Jonathan concentrated on not noticing. “I doubt that men would forget you easily if your name was Fred.”

“Goodness me, Dr. Hemlock! Are you the kind of man who tries to pick up stewardesses?”

“Not normally, but I'm coming around to it. How did you know my name?”

She became serious and confidential. “It's this mystic thing I have with names. A gift of sorts. I look at a person carefully. Then I concentrate. Then I check the passenger list. Andvoila ! The name just comes to me.”

“All right. What do people call you when they're not hooked on ethnic lore?”

“Jem. Only they spell it like the jewel kind of gem.” A soft gong caused her to look up. “We're coming in. You'll have to fasten your safety belt.” Then she moved aft to deal with the less interesting passengers.

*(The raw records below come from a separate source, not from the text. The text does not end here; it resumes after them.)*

--- src/rtl/register_unit.sv ---
// register_unit: multi-mode data register (hold, clear, parallel load,
// serial load from either end, logical shifts) selected per cycle by ctrl.
// Optional build macro: REGISTER_ROTATE_EN turns opcode 7 into rotate-left;
// without it opcode 7 holds, same as NONE.
module register_unit #(
    parameter int unsigned WIDTH = 8
) (
    input  logic             clk,
    input  logic             async_nreset,
    input  logic [2:0]       ctrl,
    input  logic             serial_data_input,
    input  logic [WIDTH-1:0] parallel_data_input,
    output logic [WIDTH-1:0] data_output
);

    typedef enum logic [2:0] {
        OP_NONE                = 3'd0,
        OP_CLR                 = 3'd1,
        OP_PARALLEL_LOAD       = 3'd2,
        OP_SERIAL_MSB_LOAD     = 3'd3,
        OP_SERIAL_LSB_LOAD     = 3'd4,
        OP_SHIFT_LOGICAL_LEFT  = 3'd5,
        OP_SHIFT_LOGICAL_RIGHT = 3'd6,
        OP_RESERVED            = 3'd7
    } op_e;

    op_e              op;
    logic [WIDTH-1:0] reg_q;
    logic [WIDTH-1:0] reg_d;

    assign op          = op_e'(ctrl);
    assign data_output = reg_q;

    // Next-state decode: every opcode not listed (or unknown) holds contents
    always_comb begin
        reg_d = reg_q;
        case (op)
            OP_NONE:                reg_d = reg_q;
            OP_CLR:                 reg_d = '0;
            OP_PARALLEL_LOAD:       reg_d = parallel_data_input;
            OP_SERIAL_MSB_LOAD:     reg_d = {serial_data_input, reg_q[WIDTH-1:1]};
            OP_SERIAL_LSB_LOAD:     reg_d = {reg_q[WIDTH-2:0], serial_data_input};
            OP_SHIFT_LOGICAL_LEFT:  reg_d = {reg_q[WIDTH-2:0], 1'b0};
            OP_SHIFT_LOGICAL_RIGHT: reg_d = {1'b0, reg_q[WIDTH-1:1]};
`ifdef REGISTER_ROTATE_EN
            OP_RESERVED:            reg_d = {reg_q[WIDTH-2:0], reg_q[WIDTH-1]};
`else
            OP_RESERVED:            reg_d = reg_q;
`endif
            default:                reg_d = reg_q;
        endcase
    end

    // Storage flops; asynchronous active-low clear overrides any operation
    always_ff @(posedge clk or negedge async_nreset) begin
        if (!async_nreset) begin
            reg_q <= '0;
        end else begin
            reg_q <= reg_d;
        end
    end

endmodule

He would have liked to ask her out to dinner or something. But the moment had been lost, and there is no social sin like poor timing. So he sighed and turned his attention to the tilted and toylike picture of New York beyond the window.

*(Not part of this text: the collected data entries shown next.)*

--- config.mk ---
export PLATFORM = sky130hd
export DESIGN_NAME = sdp_mrdma_ig_req_gen
export DESIGN_NICKNAME = d
export VERILOG_FILES = /design/src/rtl/sdp_mrdma_ig_req_gen_pkg.sv /design/src/rtl/sdp_mrdma_ig_req_gen.sv
export SDC_FILE = /design/constraint.sdc
export NUM_CORES = 1
export LEC_CHECK = 0
export ABC_AREA = 1
export ABC_CLOCK_PERIOD_IN_PS = 13400
export CELL_PAD_IN_SITES_DETAIL_PLACEMENT = 0
export CELL_PAD_IN_SITES_GLOBAL_PLACEMENT = 1
export CORE_MARGIN = 3
export CORE_UTILIZATION = 45
export DETAILED_ROUTE_END_ITERATION = 7
export HOLD_SLACK_MARGIN = 0.12
export PLACE_DENSITY_LB_ADDON = 0.1
export SLEW_MARGIN = 0
export SYNTH_ARGS = -nofsm -noshare
export SYNTH_HDL_FRONTEND = slang
export SYNTH_SLANG_ARGS = --single-unit
--- constraint.sdc ---
create_clock -name nvdla_core_clk -period 13.4 [get_ports nvdla_core_clk]
set_input_delay 2.68 -clock nvdla_core_clk [delete_from_list [all_inputs] [get_ports nvdla_core_clk]]
set_output_delay 2.68 -clock nvdla_core_clk [all_outputs]
set_load 0.01 [all_outputs]
--- src/rtl/sdp_mrdma_ig_req_gen_pkg.sv ---
// ---------------------------------------------------------------------------
// sdp_mrdma_ig_req_gen_pkg
// Shared SDP MRDMA definitions: atom geometry, default request grouping,
// read-request payload field offsets, request-generator state encoding and
// the chunk-size helper used to split a line into aligned read requests.
// ---------------------------------------------------------------------------
package sdp_mrdma_ig_req_gen_pkg;

    // One atom is 32 bytes; request addresses are atom aligned.
    localparam int unsigned ATOM_BYTES        = 32;
    localparam int unsigned ATOM_SHIFT        = 5;
    localparam int unsigned MAX_ATOMS_DEFAULT = 8;

    // rd_req_pd layout: {size[14:0], addr[63:0]}
    localparam int unsigned PD_ADDR_LSB = 0;
    localparam int unsigned PD_ADDR_MSB = 63;
    localparam int unsigned PD_SIZE_LSB = 64;
    localparam int unsigned PD_SIZE_MSB = 78;
    localparam int unsigned PD_WIDTH    = 79;

    typedef enum logic [1:0] {
        ST_IDLE = 2'd0,
        ST_REQ  = 2'd1,
        ST_DONE = 2'd2
    } mrdma_ig_state_e;

    // Atoms in the next request: the remaining atoms of the line, clipped so
    // the request stops at the next max_atoms-aligned atom boundary.
    // atom_lsb carries address bits [18:5]; max_atoms is a power of 2.
    function automatic logic [13:0] calc_chunk(
        input logic [13:0] atoms_left,
        input logic [13:0] atom_lsb,
        input logic [13:0] max_atoms
    );
        logic [13:0] offset;
        logic [13:0] room;
        offset = atom_lsb & (max_atoms - 14'd1);
        room   = max_atoms - offset;
        calc_chunk = (atoms_left < room) ? atoms_left : room;
    endfunction

endpackage

--- src/rtl/sdp_mrdma_ig_req_gen.sv ---
// ---------------------------------------------------------------------------
// sdp_mrdma_ig_req_gen
// Walks a 2-D surface (height+1 lines of width+1 atoms, lines cfg_line_stride
// bytes apart) and emits atom-aligned read requests that never cross a
// MAX_ATOMS-atom aligned boundary.
//
// Ports
//   nvdla_core_clk / nvdla_core_rstn : clock, async active-low reset
//   op_load          : start pulse, sampled in IDLE only
//   cfg_base_addr    : surface base byte address (bits[4:0] = 0)
//   cfg_width        : atoms per line minus 1
//   cfg_height       : lines minus 1
//   cfg_line_stride  : bytes between line starts
//   rd_req_valid/ready/pd : request handshake, pd = {size-1, addr}
//   op_busy          : operation in progress (REQ and DONE)
//   op_done          : one-cycle completion pulse
// ---------------------------------------------------------------------------
module sdp_mrdma_ig_req_gen
    import sdp_mrdma_ig_req_gen_pkg::*;
#(
    parameter int unsigned MAX_ATOMS = MAX_ATOMS_DEFAULT
) (
    input  logic                 nvdla_core_clk,
    input  logic                 nvdla_core_rstn,
    input  logic                 op_load,
    input  logic [63:0]          cfg_base_addr,
    input  logic [12:0]          cfg_width,
    input  logic [12:0]          cfg_height,
    input  logic [31:0]          cfg_line_stride,
    output logic                 rd_req_valid,
    input  logic                 rd_req_ready,
    output logic [PD_WIDTH-1:0]  rd_req_pd,
    output logic                 op_busy,
    output logic                 op_done
);

    localparam logic [13:0] MAX_ATOMS_W = 14'(MAX_ATOMS);

    mrdma_ig_state_e state_r;
    mrdma_ig_state_e state_s;

    logic [31:0]         stride_r;
    logic [13:0]         line_atoms_r;   // atoms per line (1..8192)
    logic [63:0]         line_addr_r;    // start of the current line
    logic [12:0]         lines_left_r;   // lines still to start after this one
    logic [63:0]         cur_addr_r;     // address of the next chunk in line
    logic [13:0]         remain_r;       // atoms left in line after current req
    logic                valid_r;
    logic [PD_WIDTH-1:0] pd_r;
    logic                busy_r;
    logic                done_r;

    logic                issue_s;        // load a new request into the output flops
    logic                xfer_s;
    logic [63:0]         req_addr_s;
    logic [13:0]         req_left_s;
    logic [63:0]         line_addr_s;
    logic [12:0]         lines_left_s;
    logic [13:0]         chunk_s;
    logic [14:0]         size_s;

    assign xfer_s = valid_r & rd_req_ready;

    // State register.
    always_ff @(posedge nvdla_core_clk or negedge nvdla_core_rstn) begin
        if (!nvdla_core_rstn) begin
            state_r <= ST_IDLE;
        end else begin
            state_r <= state_s;
        end
    end

    // Next state and selection of the next request to present.
    always_comb begin
        state_s      = state_r;
        issue_s      = 1'b0;
        req_addr_s   = cur_addr_r;
        req_left_s   = remain_r;
        line_addr_s  = line_addr_r;
        lines_left_s = lines_left_r;
        case (state_r)
            ST_IDLE: begin
                if (op_load) begin
                    state_s      = ST_REQ;
                    issue_s      = 1'b1;
                    req_addr_s   = cfg_base_addr;
                    req_left_s   = {1'b0, cfg_width} + 14'd1;
                    line_addr_s  = cfg_base_addr;
                    lines_left_s = cfg_height;
                end else begin
                    state_s = ST_IDLE;
                end
            end
            ST_REQ: begin
                if (xfer_s) begin
                    if (remain_r != 14'd0) begin
                        issue_s = 1'b1;
                    end else if (lines_left_r != 13'd0) begin
                        issue_s      = 1'b1;
                        line_addr_s  = line_addr_r + {32'd0, stride_r};
                        req_addr_s   = line_addr_s;
                        req_left_s   = line_atoms_r;
                        lines_left_s = lines_left_r - 13'd1;
                    end else begin
                        state_s = ST_DONE;
                    end
                end else begin
                    state_s = ST_REQ;
                end
            end
            ST_DONE: begin
                state_s = ST_IDLE;
            end
            default: begin
                state_s = ST_IDLE;
            end
        endcase
    end

    assign chunk_s = calc_chunk(req_left_s, req_addr_s[18:5], MAX_ATOMS_W);
    assign size_s  = {1'b0, chunk_s} - 15'd1;

    // Captured configuration and walk counters.
    always_ff @(posedge nvdla_core_clk or negedge nvdla_core_rstn) begin
        if (!nvdla_core_rstn) begin
            stride_r     <= 32'd0;
            line_atoms_r <= 14'd0;
            line_addr_r  <= 64'd0;
            lines_left_r <= 13'd0;
            cur_addr_r   <= 64'd0;
            remain_r     <= 14'd0;
        end else begin
            if ((state_r == ST_IDLE) && op_load) begin
                stride_r     <= cfg_line_stride;
                line_atoms_r <= {1'b0, cfg_width} + 14'd1;
            end else begin
                stride_r     <= stride_r;
                line_atoms_r <= line_atoms_r;
            end
            line_addr_r  <= line_addr_s;
            lines_left_r <= lines_left_s;
            if (issue_s) begin
                cur_addr_r <= req_addr_s + {45'd0, chunk_s, 5'd0};
                remain_r   <= req_left_s - chunk_s;
            end else begin
                cur_addr_r <= cur_addr_r;
                remain_r   <= remain_r;
            end
        end
    end

    // Output request flops: pd only changes when a new request is issued,
    // which happens only in IDLE or on a transfer, so it is stable while stalled.
    always_ff @(posedge nvdla_core_clk or negedge nvdla_core_rstn) begin
        if (!nvdla_core_rstn) begin
            valid_r <= 1'b0;
            pd_r    <= {PD_WIDTH{1'b0}};
        end else if (issue_s) begin
            valid_r <= 1'b1;
            pd_r    <= {size_s, req_addr_s};
        end else if (xfer_s) begin
            valid_r <= 1'b0;
            pd_r    <= pd_r;
        end else begin
            valid_r <= valid_r;
            pd_r    <= pd_r;
        end
    end

    // Status flops aligned with the state register.
    always_ff @(posedge nvdla_core_clk or negedge nvdla_core_rstn) begin
        if (!nvdla_core_rstn) begin
            busy_r <= 1'b0;
            done_r <= 1'b0;
        end else begin
            busy_r <= (state_s != ST_IDLE);
            done_r <= (state_s == ST_DONE);
        end
    end

    assign rd_req_valid = valid_r;
    assign rd_req_pd    = pd_r;
    assign op_busy      = busy_r;
    assign op_done      = done_r;

endmodule

==> parameters.txt <==
Parameter                              Value

Timing
  Worst-case headroom to the max-slew limit ... about 30%
  Period minus WS final ... between 9000 and 10000 ps
  Final hold violation count ... 0
  Count of final max-slew check failures ... 0
  Min setup slack post-route ... ~4000 ps
  Fraction of the cycle the final worst path needs ... 70.3%
  Timing-limited maximum frequency ... 106 MHz
  Setup_tns ... 0 ps
  RSZ-0062 raised after global routing ... no
  Post-Route Skew ... about 18 ps
  Slew of the pin with the lowest slew margin ... approximately 1000 ps
  Final-report setup violation count ... 0

Global route
  Remaining Overflow, GRT ... 0
  Total GRT Usage ... approximately a third
  Pin count of the biggest net entering global routing ... 100
  Number of global-route vias before repair ... 20700
  Wire length of the first global-routing pass ... ~120 mm
  Initial antenna violation count ... 1

Clock tree
  Number of buffers inserted to repair setup after CTS ... 0
  CTS root buffer ... clkbuf_16
  Num CTS Buffers ... 36
  Number of sinks driven by the clock tree ... 280
  Clock network latency to the later pin of the worst-skew pair ... around 560 ps
  Clock-pin transition on the worst setup and hold timing paths ... about 60 ps
  H-tree levels ... 2
  Number of gates resized after CTS ... 0
  Clock tree from TritonCTS ... yes
  Number of hold-repair buffers added at the cts stage ... 0
  Largest buffer count on any clock path ... 3

Run
  Max Cap Viol ... 0

Placement
  Placed cell count ... just under 4000
  Final estimated routing congestion in global placement ... roughly 1
  Input/output buffers ... approximately 210
  Detailed placer's ending HPWL ... 62.5 mm
  Post-placement setup slack ... roughly 3500 ps

Power and ir drop
  Combinational fraction of design power ... 42.7%
  Switching part of the total power ... ~41%
  Sequential cell fraction of total power ... 31.7%
  Power density of the placed cells ... about 160 mW/mm2
  Total power draw ... between 3 and 4 mW
  Clock network fraction of total power ... between 20 and 30%
  Sw power ... between 1.5 and 2 mW
  Leak ... 12.1 nW
  Internal Power ... ~2.3 mW
  Highest ir drop seen on vdd ... approximately 150 uV

Finish
  Final cell utilization of the core ... between 50% and 60%
  Post-synthesis to final-layout area growth ... 17.8%
  Fraction of final layout cells with drive strength greater than 1 ... slightly above 4%
  Count of antenna diodes in the layout ... 0
  Multi-input logic area ... approximately 0.012 mm2
  Most common cell after layout, fill and taps aside ... nand2_1
  Post-layout nets ... roughly 3500
  Number of fillers in the final layout ... approximately 4500
  Non-filler cells, final ... approximately 4000
  Most used cells in the layout excluding fill and tap cells ... nand2_1 (1033), inv_1 (443), nor2_1 (279), dfrtp_1 (279), nand3_1 (238)
  Register cell area after layout ... between 0.007 and 0.008 mm2

Die
  Number of standard-cell rows in the floorplan ... just under 80
  Io pins ... 208
  Die Area ... roughly 0.049 mm2
  Width of the chip ... 221 um
  Height of the die ... between 200 and 250 um
  Core area ... approximately 0.045 mm2
  Starting utilization of the core area ... between 40% and 50%

Drt
  Aggregate routed wire length ... 81.6 mm
  Routed via count divided by cell count ... around 5.6
  Remaining antenna violation count ... 0
  Vias after detailed routing ... 22300
  Length of the first detailed-routing pass in iterations ... 6
  DRC violation count after routing ... 0
  Iteration-0 DRC Markers ... roughly 2600
  Average wire per standard cell ... between 20 and 25 um

Worst setup path
  Required time at the endpoint of the critical path ... approximately 14000 ps
  Critical path buffer and inverter count ... 6
  Kind of critical path ... in -> reg
  Worst Path Max Fanout ... between 40 and 50
  Crit-path max cell delay ... ~660 ps
  Startpoint type of the worst setup path ... input port
  Most frequent cell on the critical path ... nand3_1
  Sort of element at the end of the critical path ... flop
  Critical path arrival ... 9820 ps
  Top cell family by delay on the critical path ... simple AND/OR/NAND/NOR gates
  Critical-path cell with the highest stage delay ... nor2_8

Synth
  Seq/Total Area, Yosys ... approximately 34%
  Total standard cell area after synthesis ... roughly 0.021 mm2
  Number of flops mapped to enable cells by yosys ... 0
  Synth unique cells ... 58
  Seq cells post-synth ... between 200 and 300
  Count of yosys warnings during synthesis ... 0
  Avg Cell Area, Syn ... between 6 and 7 um2
  Async SR Flop Fraction ... between 90% and 100%
  Most instantiated flip-flop cell in the synthesis netlist ... dfrtp_1
  Instance count of the mapped netlist ... roughly 3200

Worst hold path
  Class of the tightest hold or removal check ... reg -> reg

Outcome
  Run status ... finished clean
worst paths after layout:
check,from,to,slack (ps),depth (start not counted)
max,rd_req_ready,cur_addr_r[41],3980,35
min,cur_addr_r[5],cur_addr_r[5],480,2
max reg2reg,state_r[1],cur_addr_r[41],5650,36
min reg2reg,cur_addr_r[5],cur_addr_r[5],480,2
max in group asynchronous,nvdla_core_rstn,rd_req_pd[48],9000,3
min in group asynchronous,nvdla_core_rstn,stride_r[12],2110,1
synthesized netlist by cell type, types with 8 or more instances:
| master | number | area (um2) |
|---|---|---|
| nand3_1 | 238 | 1190 |
| nor3_1 | 33 | 165 |
| buf_2 | 19 | 95.1 |
| buf_1 | 18 | 67.6 |
| o211ai_1 | 8 | 60.1 |
| a21oi_1 | 148 | 741 |
| nand2_1 | 1034 | 3880 |
| ha_1 | 57 | 713 |
| inv_1 | 444 | 1670 |
| nand4_1 | 58 | 363 |
| nor2_2 | 13 | 81.3 |
| o21ai_0 | 217 | 1090 |
| xnor2_1 | 18 | 158 |
| clkbuf_1 | 69 | 259 |
| nor2_1 | 281 | 1050 |
| a22oi_1 | 8 | 60.1 |
| o22ai_1 | 33 | 206 |
| inv_2 | 10 | 37.5 |
| xor2_1 | 35 | 307 |
| dfrtp_1 | 280 | 7010 |
| a221oi_1 | 49 | 429 |
| a21oi_2 | 11 | 96.3 |
| nand3b_1 | 13 | 97.6 |
metal layers:
metal / global-route usage, % / up-vias / wire (um)
met5: 0 / - / 0
met4: 10.1 / 0 / 2530
met3: 6.18 / 124 / 7400
met2: 49.9 / 969 / 35100
met1: 48.8 / 10600 / 36600
li1: - / 10600 / -
sequential cells by signal (all words and copies together) (netlist names), named ones only:
signal / count
cur_addr_r: 59
line_addr_r: 64
op_done: 1
rd_req_valid: 1
rd_req_pd: 74
lines_left_r: 13
remain_r: 14
op_busy: 1
line_atoms_r: 14
state_r: 2
stride_r: 32
layout make-up:
cell class,instances,area share [%]
Inverter,456,7.02
Clock buffer,51,4.30
Timing Repair Buffer,225,9.06
Sequential cell,280,28.7
Clock inverter,11,0.605
Tap cell,592,3.04
Multi-Input combinational cell,2351,47.3
per-stage QoR:
stage,cell area (um2),hold slack [ps]
after floorplan,20700,443
after global placement,23200,460
after detailed placement,23200,464
after CTS,24400,478
after global routing,24400,493
final,24400,479
power groups by stage:
stage	Sequential, mW	Clock, mW	Combinational [mW]
6_report	1.25	1.01	1.68
5_1_grt	1.27	1.05	1.87
4_1_cts	1.24	1.02	1.66
3_5_place_dp	1.25	0	1.65
3_3_place_gp	1.25	0	1.63
2_1_floorplan	1.24	0	1.01
worst register-to-register path: cells and delay by family, from the launching register on:
family          cells  cell delay, ps
compound gates      7            1390
buf+inv             8            2220
fa+ha+maj           4             820
flops               1             700
simple gates       16            2300
xor+xnor            1             160
cells by family after synthesis:
group | count (synthesis) | share of synthesized area, %
buf+inv | 573 | 10.8
other cells | 1 | 0.0181
xor+xnor | 53 | 2.24
compound gates | 518 | 14.6
fa+ha+maj | 60 | 3.73
simple gates | 1710 | 34.8
flops | 280 | 33.8
Note: power is estimated with default switching activity, not from simulation.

He saw Jemima briefly in JFK terminal. While he was hailing a taxi, she passed with two other stewardesses, the three walking quickly and in step, and he remembered his general dislike of the ilk. It would not be accurate to say that he put her out of his mind during the long drive home to the North Shore, but he was able to tuck her away into a defocused corner of his consciousness. It was oddly comforting to know she existed out there—like having a little something keeping warm on the back of the stove.

Jonathan soaked in the steaming water of his Roman bath, the tension of the past few days slowly dissolving, the cords of his neck unknotting, the tightness behind his eyes and in his jaw muscles melting reluctantly. But the knot of fear remained in his stomach.

A martini at his bar; a pipe in the basement gallery; and he found himself rummaging around in the kitchen for something to eat. His search was rewarded with some Danish biscuits, a jar of peanut butter, a small tin of kimchee, and a split of champagne. This gastronomic holocaust he carried to the wing of the transept he had converted into a greenhouse garden, and there he sat beside the plashing pool, lulled by the sound of the water and the brush of warm sunlight.

Little drops of perspiration tingled on his back as he began to doze, the vast peace of his house flowing over him.

Then suddenly he snapped up—an image of surprised eyes with white dots of mucus had chased him out of a dream. He was nauseated.

Getting too old for this, he complained. How did I ever get into it?

Three weeks after the discovery of the abandoned church had added to his need for money, he had found himself in Brussels attending a convention and squandering Ford Foundation money. Late one wet and blustery night, a CII agent dropped into his hotel room and, after beating about the bush, asked him to do a service for his country. Recovering from a good laugh, Jonathan asked for a fuller explanation. The task was fairly simple for a man with Sphinx training: they wanted him to slip an envelope into the briefcase of an Italian delegate to the convention. It is difficult to say why he agreed to the thing. He was bored, to be sure, and the hint of fiscal return came at a time when he had just located his first Monet. But there was also the fact that the Italian had recently had the effrontery to suggest that he knew almost as much about the impressionists as Jonathan.